PARIS (Reuters) – Vladimir Putin was treated like a president in Paris on his first visit to a Western capital as prime minister, reinforcing an impression that he still runs Russia even after leaving the Kremlin.
French Prime Minister Francois Fillon called him “president” twice during a joint press conference, a newspaper ran a headline “A presidential visit for a prime minister” and Putin himself once appeared to forget his recent change of job.
“I think the president of France is no worse informed than the president of Russia … especially the former president of Russia,” Putin said to a question asking whether he persuaded Nicolas Sarkozy that Iran did not have nuclear weapons.
At a press conference, Putin dodged a question about human rights violations in Russia by saying such issues were the responsibility of the president.
But he took questions about foreign policy which is constitutionally the preserve of the Russian president.
“Your humble servant deals mainly with the economy and social issues now,” Putin said in an interview with French daily Le Monde. “But as a Security Council member I have something to do with the issues we discussed with the president (Sarkozy).
“But as far as distribution of powers inside Russia is concerned, the president has the final word,” he said.
Putin stepped down as president this month and handed over power to his chosen successor and longtime ally Dmitry Medvedev.
Many compatriots believe Putin continues to run Russia from his new power base as prime minister and leader of the biggest political party, United Russia.

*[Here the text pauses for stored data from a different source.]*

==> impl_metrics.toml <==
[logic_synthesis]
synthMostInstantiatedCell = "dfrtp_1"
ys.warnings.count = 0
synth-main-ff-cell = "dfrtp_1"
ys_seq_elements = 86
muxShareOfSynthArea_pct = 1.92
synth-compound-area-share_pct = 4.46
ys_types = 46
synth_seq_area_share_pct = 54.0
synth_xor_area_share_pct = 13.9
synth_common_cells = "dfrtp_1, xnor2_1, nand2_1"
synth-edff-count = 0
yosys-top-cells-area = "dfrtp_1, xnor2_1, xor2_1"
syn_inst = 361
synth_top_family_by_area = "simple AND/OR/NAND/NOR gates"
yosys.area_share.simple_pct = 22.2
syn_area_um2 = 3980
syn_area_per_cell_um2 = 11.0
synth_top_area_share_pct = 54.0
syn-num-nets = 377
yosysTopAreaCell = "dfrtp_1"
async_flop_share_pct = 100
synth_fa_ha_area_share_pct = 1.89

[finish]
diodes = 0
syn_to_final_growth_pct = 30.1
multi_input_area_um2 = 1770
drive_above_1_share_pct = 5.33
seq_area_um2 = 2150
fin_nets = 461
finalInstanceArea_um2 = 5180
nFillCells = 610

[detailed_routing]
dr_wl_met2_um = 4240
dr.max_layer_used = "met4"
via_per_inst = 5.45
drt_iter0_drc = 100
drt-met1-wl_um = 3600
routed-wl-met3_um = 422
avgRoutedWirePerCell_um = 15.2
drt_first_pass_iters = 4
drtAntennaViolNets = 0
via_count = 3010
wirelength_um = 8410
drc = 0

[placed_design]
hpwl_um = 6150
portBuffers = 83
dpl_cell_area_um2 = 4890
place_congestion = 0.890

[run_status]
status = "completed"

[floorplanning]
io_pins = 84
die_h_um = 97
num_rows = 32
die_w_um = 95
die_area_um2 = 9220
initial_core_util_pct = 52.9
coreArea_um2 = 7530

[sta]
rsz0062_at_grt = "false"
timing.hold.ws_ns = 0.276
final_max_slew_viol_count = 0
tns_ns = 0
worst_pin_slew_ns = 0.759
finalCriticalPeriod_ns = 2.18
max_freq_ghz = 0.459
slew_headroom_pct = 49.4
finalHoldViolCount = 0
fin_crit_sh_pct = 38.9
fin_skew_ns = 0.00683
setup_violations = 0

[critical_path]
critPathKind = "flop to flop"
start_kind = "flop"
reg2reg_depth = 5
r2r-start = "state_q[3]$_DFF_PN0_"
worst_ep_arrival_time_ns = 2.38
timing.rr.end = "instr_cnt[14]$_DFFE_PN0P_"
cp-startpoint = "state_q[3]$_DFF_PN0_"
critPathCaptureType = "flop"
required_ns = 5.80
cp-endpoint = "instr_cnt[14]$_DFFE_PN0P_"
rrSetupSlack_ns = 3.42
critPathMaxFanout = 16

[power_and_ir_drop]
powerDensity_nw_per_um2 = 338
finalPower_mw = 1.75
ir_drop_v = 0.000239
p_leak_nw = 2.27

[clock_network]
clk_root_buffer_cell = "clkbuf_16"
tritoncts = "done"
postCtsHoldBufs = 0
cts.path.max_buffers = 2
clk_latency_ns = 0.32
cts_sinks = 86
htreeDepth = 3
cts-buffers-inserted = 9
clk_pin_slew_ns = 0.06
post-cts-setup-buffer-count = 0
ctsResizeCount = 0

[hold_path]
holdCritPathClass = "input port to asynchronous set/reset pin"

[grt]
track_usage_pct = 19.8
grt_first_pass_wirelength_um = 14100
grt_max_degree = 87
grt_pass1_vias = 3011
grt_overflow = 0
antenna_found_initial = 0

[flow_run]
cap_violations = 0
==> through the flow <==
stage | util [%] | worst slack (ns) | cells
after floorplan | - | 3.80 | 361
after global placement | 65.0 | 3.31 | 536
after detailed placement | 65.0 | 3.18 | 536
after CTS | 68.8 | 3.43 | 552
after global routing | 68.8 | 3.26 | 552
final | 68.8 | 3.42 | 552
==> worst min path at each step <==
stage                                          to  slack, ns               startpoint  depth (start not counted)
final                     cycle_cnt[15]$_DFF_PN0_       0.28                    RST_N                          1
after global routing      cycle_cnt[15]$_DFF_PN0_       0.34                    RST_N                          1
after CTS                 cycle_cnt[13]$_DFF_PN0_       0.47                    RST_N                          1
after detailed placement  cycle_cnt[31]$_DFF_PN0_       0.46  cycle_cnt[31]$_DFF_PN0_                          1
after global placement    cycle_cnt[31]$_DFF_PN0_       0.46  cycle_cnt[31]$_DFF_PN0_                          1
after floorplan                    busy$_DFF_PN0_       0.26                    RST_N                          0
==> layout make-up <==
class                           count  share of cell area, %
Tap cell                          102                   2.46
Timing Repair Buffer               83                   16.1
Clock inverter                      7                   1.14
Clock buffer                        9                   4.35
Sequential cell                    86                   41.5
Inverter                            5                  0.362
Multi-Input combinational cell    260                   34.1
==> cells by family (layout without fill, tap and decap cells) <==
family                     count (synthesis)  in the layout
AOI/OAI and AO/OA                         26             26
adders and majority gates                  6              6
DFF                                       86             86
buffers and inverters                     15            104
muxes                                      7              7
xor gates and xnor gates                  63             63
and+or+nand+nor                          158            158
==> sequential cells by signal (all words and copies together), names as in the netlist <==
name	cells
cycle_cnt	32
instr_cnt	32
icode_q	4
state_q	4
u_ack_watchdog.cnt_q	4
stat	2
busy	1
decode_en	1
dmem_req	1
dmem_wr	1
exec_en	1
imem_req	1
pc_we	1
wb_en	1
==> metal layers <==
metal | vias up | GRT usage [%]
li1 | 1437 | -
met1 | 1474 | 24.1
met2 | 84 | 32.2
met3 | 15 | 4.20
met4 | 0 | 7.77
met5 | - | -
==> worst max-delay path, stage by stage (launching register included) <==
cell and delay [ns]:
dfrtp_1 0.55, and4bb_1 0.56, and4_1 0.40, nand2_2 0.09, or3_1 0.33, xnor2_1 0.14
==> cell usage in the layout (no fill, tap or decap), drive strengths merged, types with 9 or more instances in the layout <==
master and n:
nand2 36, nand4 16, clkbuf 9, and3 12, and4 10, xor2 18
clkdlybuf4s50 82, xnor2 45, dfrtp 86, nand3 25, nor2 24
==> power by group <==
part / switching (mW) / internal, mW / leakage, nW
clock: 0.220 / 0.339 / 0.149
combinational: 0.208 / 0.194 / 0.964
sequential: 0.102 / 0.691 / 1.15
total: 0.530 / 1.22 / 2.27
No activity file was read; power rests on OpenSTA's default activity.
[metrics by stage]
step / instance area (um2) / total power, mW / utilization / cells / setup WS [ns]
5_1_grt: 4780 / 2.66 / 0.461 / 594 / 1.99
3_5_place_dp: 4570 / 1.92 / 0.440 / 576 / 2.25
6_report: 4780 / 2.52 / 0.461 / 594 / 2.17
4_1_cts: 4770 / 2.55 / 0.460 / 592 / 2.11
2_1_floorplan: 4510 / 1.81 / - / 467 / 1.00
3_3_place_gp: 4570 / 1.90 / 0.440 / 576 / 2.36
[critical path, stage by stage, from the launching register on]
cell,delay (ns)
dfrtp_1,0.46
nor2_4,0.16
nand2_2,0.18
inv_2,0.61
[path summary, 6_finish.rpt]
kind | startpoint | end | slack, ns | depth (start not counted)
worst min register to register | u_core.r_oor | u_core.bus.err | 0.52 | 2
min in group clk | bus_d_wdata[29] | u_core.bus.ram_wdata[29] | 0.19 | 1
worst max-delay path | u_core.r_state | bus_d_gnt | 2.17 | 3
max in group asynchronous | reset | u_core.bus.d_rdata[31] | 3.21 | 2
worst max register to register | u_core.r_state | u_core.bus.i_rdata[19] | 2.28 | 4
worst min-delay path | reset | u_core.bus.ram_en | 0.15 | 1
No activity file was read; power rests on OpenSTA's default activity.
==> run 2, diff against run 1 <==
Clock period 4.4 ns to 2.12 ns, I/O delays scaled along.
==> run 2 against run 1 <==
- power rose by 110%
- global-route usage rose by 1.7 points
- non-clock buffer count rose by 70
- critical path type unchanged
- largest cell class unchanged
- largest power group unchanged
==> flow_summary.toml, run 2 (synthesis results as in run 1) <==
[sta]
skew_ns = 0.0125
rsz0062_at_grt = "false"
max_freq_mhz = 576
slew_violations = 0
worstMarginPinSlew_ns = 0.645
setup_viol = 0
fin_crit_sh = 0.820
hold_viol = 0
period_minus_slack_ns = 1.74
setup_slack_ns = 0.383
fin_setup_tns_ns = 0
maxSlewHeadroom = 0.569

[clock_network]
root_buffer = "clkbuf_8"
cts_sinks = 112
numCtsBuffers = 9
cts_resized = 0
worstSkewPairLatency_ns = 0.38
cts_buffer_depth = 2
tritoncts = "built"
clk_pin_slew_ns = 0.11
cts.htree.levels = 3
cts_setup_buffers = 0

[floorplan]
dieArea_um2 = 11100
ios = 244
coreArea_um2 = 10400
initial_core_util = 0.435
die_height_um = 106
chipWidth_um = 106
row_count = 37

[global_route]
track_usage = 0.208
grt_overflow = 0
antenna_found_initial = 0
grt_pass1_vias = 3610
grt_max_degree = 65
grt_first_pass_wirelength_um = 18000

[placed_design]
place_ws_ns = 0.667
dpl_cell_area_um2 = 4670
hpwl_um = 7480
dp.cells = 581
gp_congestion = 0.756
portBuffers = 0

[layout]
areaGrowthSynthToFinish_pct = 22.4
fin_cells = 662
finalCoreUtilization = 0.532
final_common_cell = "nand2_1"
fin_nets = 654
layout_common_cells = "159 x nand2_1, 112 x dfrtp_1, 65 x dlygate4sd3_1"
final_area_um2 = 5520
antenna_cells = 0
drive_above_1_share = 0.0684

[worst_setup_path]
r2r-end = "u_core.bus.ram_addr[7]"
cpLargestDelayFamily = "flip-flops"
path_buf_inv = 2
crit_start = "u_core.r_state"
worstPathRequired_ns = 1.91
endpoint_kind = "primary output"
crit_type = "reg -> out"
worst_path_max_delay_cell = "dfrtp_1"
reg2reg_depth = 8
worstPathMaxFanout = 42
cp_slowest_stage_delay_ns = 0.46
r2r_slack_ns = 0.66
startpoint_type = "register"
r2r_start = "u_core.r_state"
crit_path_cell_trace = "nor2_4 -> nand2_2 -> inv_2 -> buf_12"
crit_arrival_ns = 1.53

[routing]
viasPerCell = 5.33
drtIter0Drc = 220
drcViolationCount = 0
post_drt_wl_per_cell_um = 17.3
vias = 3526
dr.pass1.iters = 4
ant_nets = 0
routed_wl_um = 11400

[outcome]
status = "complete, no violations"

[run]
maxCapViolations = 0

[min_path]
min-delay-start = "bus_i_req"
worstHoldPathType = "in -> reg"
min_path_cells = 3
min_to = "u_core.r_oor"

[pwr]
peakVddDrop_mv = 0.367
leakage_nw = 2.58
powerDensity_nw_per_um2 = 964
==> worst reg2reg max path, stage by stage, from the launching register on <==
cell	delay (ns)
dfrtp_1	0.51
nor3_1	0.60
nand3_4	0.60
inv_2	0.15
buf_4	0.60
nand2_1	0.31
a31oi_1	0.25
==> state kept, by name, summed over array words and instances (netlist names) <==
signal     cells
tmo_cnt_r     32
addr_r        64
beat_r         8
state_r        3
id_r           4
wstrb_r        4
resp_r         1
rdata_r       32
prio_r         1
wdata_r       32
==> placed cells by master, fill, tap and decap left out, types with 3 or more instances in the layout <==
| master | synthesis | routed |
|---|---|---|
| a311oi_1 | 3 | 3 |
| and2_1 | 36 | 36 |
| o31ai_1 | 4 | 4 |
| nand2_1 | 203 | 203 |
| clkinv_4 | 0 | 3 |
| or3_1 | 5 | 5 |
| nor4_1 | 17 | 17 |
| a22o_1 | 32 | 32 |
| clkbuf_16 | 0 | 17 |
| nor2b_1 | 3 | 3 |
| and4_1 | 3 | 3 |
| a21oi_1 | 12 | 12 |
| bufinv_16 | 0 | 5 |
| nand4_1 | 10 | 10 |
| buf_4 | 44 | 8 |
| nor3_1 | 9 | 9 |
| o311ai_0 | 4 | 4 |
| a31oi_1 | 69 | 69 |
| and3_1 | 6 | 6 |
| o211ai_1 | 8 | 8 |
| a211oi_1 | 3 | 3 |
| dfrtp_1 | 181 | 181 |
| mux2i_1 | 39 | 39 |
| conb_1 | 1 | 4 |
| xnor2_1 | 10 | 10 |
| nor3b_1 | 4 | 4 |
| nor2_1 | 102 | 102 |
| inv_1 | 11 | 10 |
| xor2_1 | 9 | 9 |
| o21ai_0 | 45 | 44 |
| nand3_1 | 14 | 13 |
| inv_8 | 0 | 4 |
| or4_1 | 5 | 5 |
### src/rtl/rr_arbiter.sv
// Combinational round-robin search: first valid requester at or after rr_ptr,
// wrapping modulo NUM_REQ.
module rr_arbiter
    import uart_pkg::*;
#(
    parameter  int unsigned NUM_REQ = 4,
    localparam int unsigned GW      = clog2(NUM_REQ)
) (
    input  logic [NUM_REQ-1:0] req_valid_i,
    input  logic [GW-1:0]      rr_ptr_i,
    output logic [GW-1:0]      winner_o,
    output logic               any_valid_o
);

    logic [GW:0]   sum;
    logic [GW-1:0] idx;

    always_comb begin
        winner_o    = '0;
        any_valid_o = 1'b0;
        sum         = '0;
        idx         = '0;
        for (int unsigned k = 0; k < NUM_REQ; k++) begin
            // rr_ptr + k stays below 2*NUM_REQ, so a single subtract wraps it
            sum = {1'b0, rr_ptr_i} + (GW+1)'(k);
            if (sum >= (GW+1)'(NUM_REQ)) sum = sum - (GW+1)'(NUM_REQ);
            idx = sum[GW-1:0];
            if (!any_valid_o && req_valid_i[idx]) begin
                winner_o    = idx;
                any_valid_o = 1'b1;
            end
        end
    end

endmodule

While in France, Putin said it no longer mattered who was in charge in Russia. He said his party role was more important than his cabinet job.
“We are not going to play cheap politics. If we succeed … how the power is organized in its upper echelons is not so important,” he said.

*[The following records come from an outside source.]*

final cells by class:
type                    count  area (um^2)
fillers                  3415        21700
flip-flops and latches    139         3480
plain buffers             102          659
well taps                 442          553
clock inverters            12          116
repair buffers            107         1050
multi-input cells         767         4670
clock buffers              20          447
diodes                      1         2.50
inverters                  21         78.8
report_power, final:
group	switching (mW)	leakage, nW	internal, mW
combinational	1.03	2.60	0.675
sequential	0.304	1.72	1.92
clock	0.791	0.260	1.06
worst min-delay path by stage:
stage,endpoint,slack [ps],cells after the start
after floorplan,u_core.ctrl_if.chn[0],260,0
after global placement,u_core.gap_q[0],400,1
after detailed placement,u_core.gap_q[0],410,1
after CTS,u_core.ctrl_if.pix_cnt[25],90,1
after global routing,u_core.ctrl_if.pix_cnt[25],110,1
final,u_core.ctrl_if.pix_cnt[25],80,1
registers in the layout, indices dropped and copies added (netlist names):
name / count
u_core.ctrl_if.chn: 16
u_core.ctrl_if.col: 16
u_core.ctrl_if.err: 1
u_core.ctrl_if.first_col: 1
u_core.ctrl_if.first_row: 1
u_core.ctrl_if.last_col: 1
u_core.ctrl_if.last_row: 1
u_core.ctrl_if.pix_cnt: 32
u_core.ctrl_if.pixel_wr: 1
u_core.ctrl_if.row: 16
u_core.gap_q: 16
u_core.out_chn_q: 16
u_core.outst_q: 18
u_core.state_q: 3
--- src/rtl/bf16_fp8_packer.sv ---
// bf16_fp8_packer
//   Converts a stream of BF16 accumulator values to FP8 E4M3 bytes and packs
//   them four to a 32-bit word. The conversion rounds to nearest even. Values
//   that are too large saturate to +/-448, and values that are too small
//   flush to zero. There are no FP8 subnormals.
//   The pipeline has two stages: an S1 register holding the converted byte,
//   and a pack stage that feeds the output word register. The latency is two
//   cycles.
//
// Ports
//   clk, rst            sole clock, synchronous active-high reset
//   clear               zeroes sat_count / uf_count (wins over an increment)
//   in_valid/in_ready   input handshake; in_data = BF16, in_last = end of tile
//   out_valid/out_ready output handshake; out_data = 4 FP8 bytes (lane 0 in
//                       [7:0]), out_keep = valid lanes, out_last = tile end
//   sat_count, uf_count saturating event counters (saturation / underflow)
module bf16_fp8_packer (
    input  logic        clk,
    input  logic        rst,
    input  logic        clear,
    input  logic        in_valid,
    output logic        in_ready,
    input  logic [15:0] in_data,
    input  logic        in_last,
    output logic        out_valid,
    input  logic        out_ready,
    output logic [31:0] out_data,
    output logic [3:0]  out_keep,
    output logic        out_last,
    output logic [15:0] sat_count,
    output logic [15:0] uf_count
);
    localparam int NUM_LANES = 4;

    typedef struct packed {
        logic       last;
        logic [7:0] data;
    } s1_t;

    // ---------------- conversion (combinational, on in_data) ----------------
    logic       cv_sign;
    logic [7:0] cv_exp;
    logic [6:0] cv_man;
    logic       cv_inc;
    logic [3:0] cv_sum;
    logic [2:0] cv_mant;
    logic [9:0] cv_ef;      // two's complement; e spans 1..254, so no wrap
    logic [7:0] cv_byte;
    logic       cv_sat;
    logic       cv_uf;

    always_comb begin
        cv_sign = in_data[15];
        cv_exp  = in_data[14:7];
        cv_man  = in_data[6:0];
        // RNE: guard = m[3], sticky = |m[2:0], lsb = m[4]
        cv_inc  = cv_man[3] & ((|cv_man[2:0]) | cv_man[4]);
        cv_sum  = {1'b0, cv_man[6:4]} + {3'b000, cv_inc};
        cv_mant = cv_sum[3] ? 3'b000 : cv_sum[2:0];
        cv_ef   = {2'b00, cv_exp} + {9'd0, cv_sum[3]} - 10'd120;
        cv_byte = 8'h00;
        cv_sat  = 1'b0;
        cv_uf   = 1'b0;
        if (cv_exp == 8'hFF) begin
            cv_byte = {cv_sign, 7'h7E};
            cv_sat  = 1'b1;
        end else if (cv_exp != 8'h00) begin
            if (!cv_ef[9] && ((cv_ef > 10'd15) ||
                              (cv_ef == 10'd15 && cv_mant == 3'b111))) begin
                // 0x7F/0xFF would be NaN in E4M3, so clamp to 448
                cv_byte = {cv_sign, 7'h7E};
                cv_sat  = 1'b1;
            end else if (cv_ef[9] || cv_ef == 10'd0) begin
                cv_uf   = 1'b1;
            end else begin
                cv_byte = {cv_sign, cv_ef[3:0], cv_mant};
            end
        end
    end

    // ---------------- handshake / pipeline control ----------------
    s1_t                        s1_q;
    logic                       s1_valid;
    logic [1:0]                 lane;
    logic [2:0][7:0]            part;
    logic                       completes;
    logic                       s1_adv;
    logic                       in_fire;
    logic [NUM_LANES-1:0][7:0]  word_next;
    logic [NUM_LANES-1:0]       keep_next;

    assign completes = (lane == 2'd3) | s1_q.last;
    // A non-completing byte only lands in the partial store, so it never
    // waits on the output register.
    assign s1_adv    = s1_valid & (~completes | ~out_valid | out_ready);
    assign in_ready  = ~s1_valid | s1_adv;
    assign in_fire   = in_valid & in_ready;

    // Lanes below the counter come from the partial store. The current lane
    // comes from S1. Lanes above it are zero, so stale partial bytes never
    // leak into a short word.
    for (genvar i = 0; i < NUM_LANES; i++) begin : g_lane
        if (i < NUM_LANES - 1) begin : g_low
            assign word_next[i] = (2'(i) < lane)  ? part[i]   :
                                  (2'(i) == lane) ? s1_q.data : 8'h00;
        end else begin : g_top
            assign word_next[i] = (lane == 2'd3) ? s1_q.data : 8'h00;
        end
    end
    assign keep_next = 4'b1111 >> (2'd3 - lane);

    always_ff @(posedge clk) begin
        if (rst) begin
            s1_valid  <= 1'b0;
            s1_q      <= '0;
            lane      <= 2'd0;
            part      <= '0;
            out_valid <= 1'b0;
            out_data  <= 32'h0;
            out_keep  <= 4'h0;
            out_last  <= 1'b0;
        end else begin
            if (in_fire) begin
                s1_valid  <= 1'b1;
                s1_q.last <= in_last;
                s1_q.data <= cv_byte;
            end else if (s1_adv) begin
                s1_valid  <= 1'b0;
            end

            if (s1_adv) begin
                if (completes) begin
                    lane <= 2'd0;
                end else begin
                    lane <= lane + 2'd1;
                end
            end

            for (int i = 0; i < NUM_LANES - 1; i++) begin
                if (s1_adv && !completes && lane == 2'(i)) begin
                    part[i] <= s1_q.data;
                end
            end

            if (s1_adv && completes) begin
                out_valid <= 1'b1;
                out_data  <= word_next;
                out_keep  <= keep_next;
                out_last  <= s1_q.last;
            end else if (out_valid && out_ready) begin
                out_valid <= 1'b0;
            end
        end
    end

    // ---------------- statistics ----------------
    always_ff @(posedge clk) begin
        if (rst || clear) begin
            sat_count <= 16'h0;
            uf_count  <= 16'h0;
        end else begin
            if (in_fire && cv_sat && sat_count != 16'hFFFF) begin
                sat_count <= sat_count + 16'd1;
            end
            if (in_fire && cv_uf && uf_count != 16'hFFFF) begin
                uf_count <= uf_count + 16'd1;
            end
        end
    end

endmodule
==> src/rtl/cmp_serial_ctrl_if.sv <==
// Request/result bundle between a requester and cmp_serial_ctrl.
// master = requester side, slave = comparator controller side.
interface cmp_serial_ctrl_if #(
    parameter int WIDTH = 16
);
    logic             start;
    logic [WIDTH-1:0] a;
    logic [WIDTH-1:0] b;
    logic             busy;
    logic             done;
    logic             lesser;
    logic             greater;
    logic             equal;

    modport master (
        output start, a, b,
        input  busy, done, lesser, greater, equal
    );

    modport slave (
        input  start, a, b,
        output busy, done, lesser, greater, equal
    );
endinterface

==> src/rtl/cmp_serial_ctrl.sv <==
// Nibble-serial WIDTH-bit unsigned magnitude comparator controller (MSB nibble first).
// Optional macro CMP_SERIAL_EARLY_EXIT_EN: finish on the first unequal nibble.
//
// state | meaning
// IDLE  | waiting for start; busy=0, results hold last completion
// RUN   | scanning nibbles idx = NIB-1 .. 0; busy=1
module cmp_serial_ctrl #(
    parameter int WIDTH = 16
) (
    input  logic                clk,
    input  logic                rst,
    cmp_serial_ctrl_if.slave    bus
);
    localparam int NIB   = WIDTH / 4;
    localparam int IDX_W = (NIB > 1) ? $clog2(NIB) : 1;
    localparam logic [IDX_W-1:0] IDX_TOP = IDX_W'(NIB - 1);

`ifdef CMP_SERIAL_EARLY_EXIT_EN
    localparam bit EARLY_EXIT = 1'b1;
`else
    localparam bit EARLY_EXIT = 1'b0;
`endif

    typedef enum logic {
        IDLE = 1'b0,
        RUN  = 1'b1
    } state_t;

    state_t           state_q,   state_d;
    logic [IDX_W-1:0] idx_q,     idx_d;
    logic [WIDTH-1:0] a_q,       a_d;
    logic [WIDTH-1:0] b_q,       b_d;
    logic             dec_l_q,   dec_l_d;
    logic             dec_g_q,   dec_g_d;
    logic             done_q,    done_d;
    logic             lesser_q,  lesser_d;
    logic             greater_q, greater_d;
    logic             equal_q,   equal_d;

    logic [3:0] nib_a;
    logic [3:0] nib_b;
    logic       slice_l;
    logic       slice_g;
    logic       new_dec;
    logic       last_nib;
    logic       finish;

    // Shared 4-bit slice fed by the nibble selected by idx.
    assign nib_a = a_q[{idx_q, 2'b00} +: 4];
    assign nib_b = b_q[{idx_q, 2'b00} +: 4];

    always_comb begin
        slice_l = (nib_a < nib_b);
        slice_g = (nib_a > nib_b);
    end

    always_comb begin
        state_d   = state_q;
        idx_d     = idx_q;
        a_d       = a_q;
        b_d       = b_q;
        dec_l_d   = dec_l_q;
        dec_g_d   = dec_g_q;
        done_d    = 1'b0;
        lesser_d  = lesser_q;
        greater_d = greater_q;
        equal_d   = equal_q;
        new_dec   = 1'b0;
        last_nib  = 1'b0;
        finish    = 1'b0;

        case (state_q)
            IDLE: begin
                if (bus.start) begin
                    a_d     = bus.a;
                    b_d     = bus.b;
                    idx_d   = IDX_TOP;
                    dec_l_d = 1'b0;
                    dec_g_d = 1'b0;
                    state_d = RUN;
                end
            end
            RUN: begin
                // The most significant unequal nibble wins; later nibbles cannot override it.
                new_dec  = !dec_l_q && !dec_g_q && (slice_l || slice_g);
                dec_l_d  = dec_l_q || (new_dec && slice_l);
                dec_g_d  = dec_g_q || (new_dec && slice_g);
                last_nib = (idx_q == '0);
                finish   = last_nib || (EARLY_EXIT && new_dec);
                if (finish) begin
                    lesser_d  = dec_l_d;
                    greater_d = dec_g_d;
                    equal_d   = !(dec_l_d || dec_g_d);
                    done_d    = 1'b1;
                    state_d   = IDLE;
                end else begin
                    idx_d = idx_q - IDX_W'(1);
                end
            end
            default: begin
                state_d = IDLE;
            end
        endcase
    end

    always_ff @(posedge clk or posedge rst) begin
        if (rst) begin
            state_q   <= IDLE;
            idx_q     <= '0;
            a_q       <= '0;
            b_q       <= '0;
            dec_l_q   <= 1'b0;
            dec_g_q   <= 1'b0;
            done_q    <= 1'b0;
            lesser_q  <= 1'b0;
            greater_q <= 1'b0;
            equal_q   <= 1'b0;
        end else begin
            state_q   <= state_d;
            idx_q     <= idx_d;
            a_q       <= a_d;
            b_q       <= b_d;
            dec_l_q   <= dec_l_d;
            dec_g_q   <= dec_g_d;
            done_q    <= done_d;
            lesser_q  <= lesser_d;
            greater_q <= greater_d;
            equal_q   <= equal_d;
        end
    end

    assign bus.busy    = (state_q == RUN);
    assign bus.done    = done_q;
    assign bus.lesser  = lesser_q;
    assign bus.greater = greater_q;
    assign bus.equal   = equal_q;
endmodule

“Today we have a competent professional team of specialists and politicians in the parliament who support us. We will try to maintain this unity for as long as possible,” Putin said.
Putin, 55, underwent a transformation from a mid-level KGB officer in the 1980s into a world leader who presided over a $1.7 trillion economy. He said it was hard work.
“You look much younger now,” the 80-year-old historical novelist Maurice Druon told Putin, who visited him on Friday.
“It’s probably the Parisian air,” said a beaming Putin.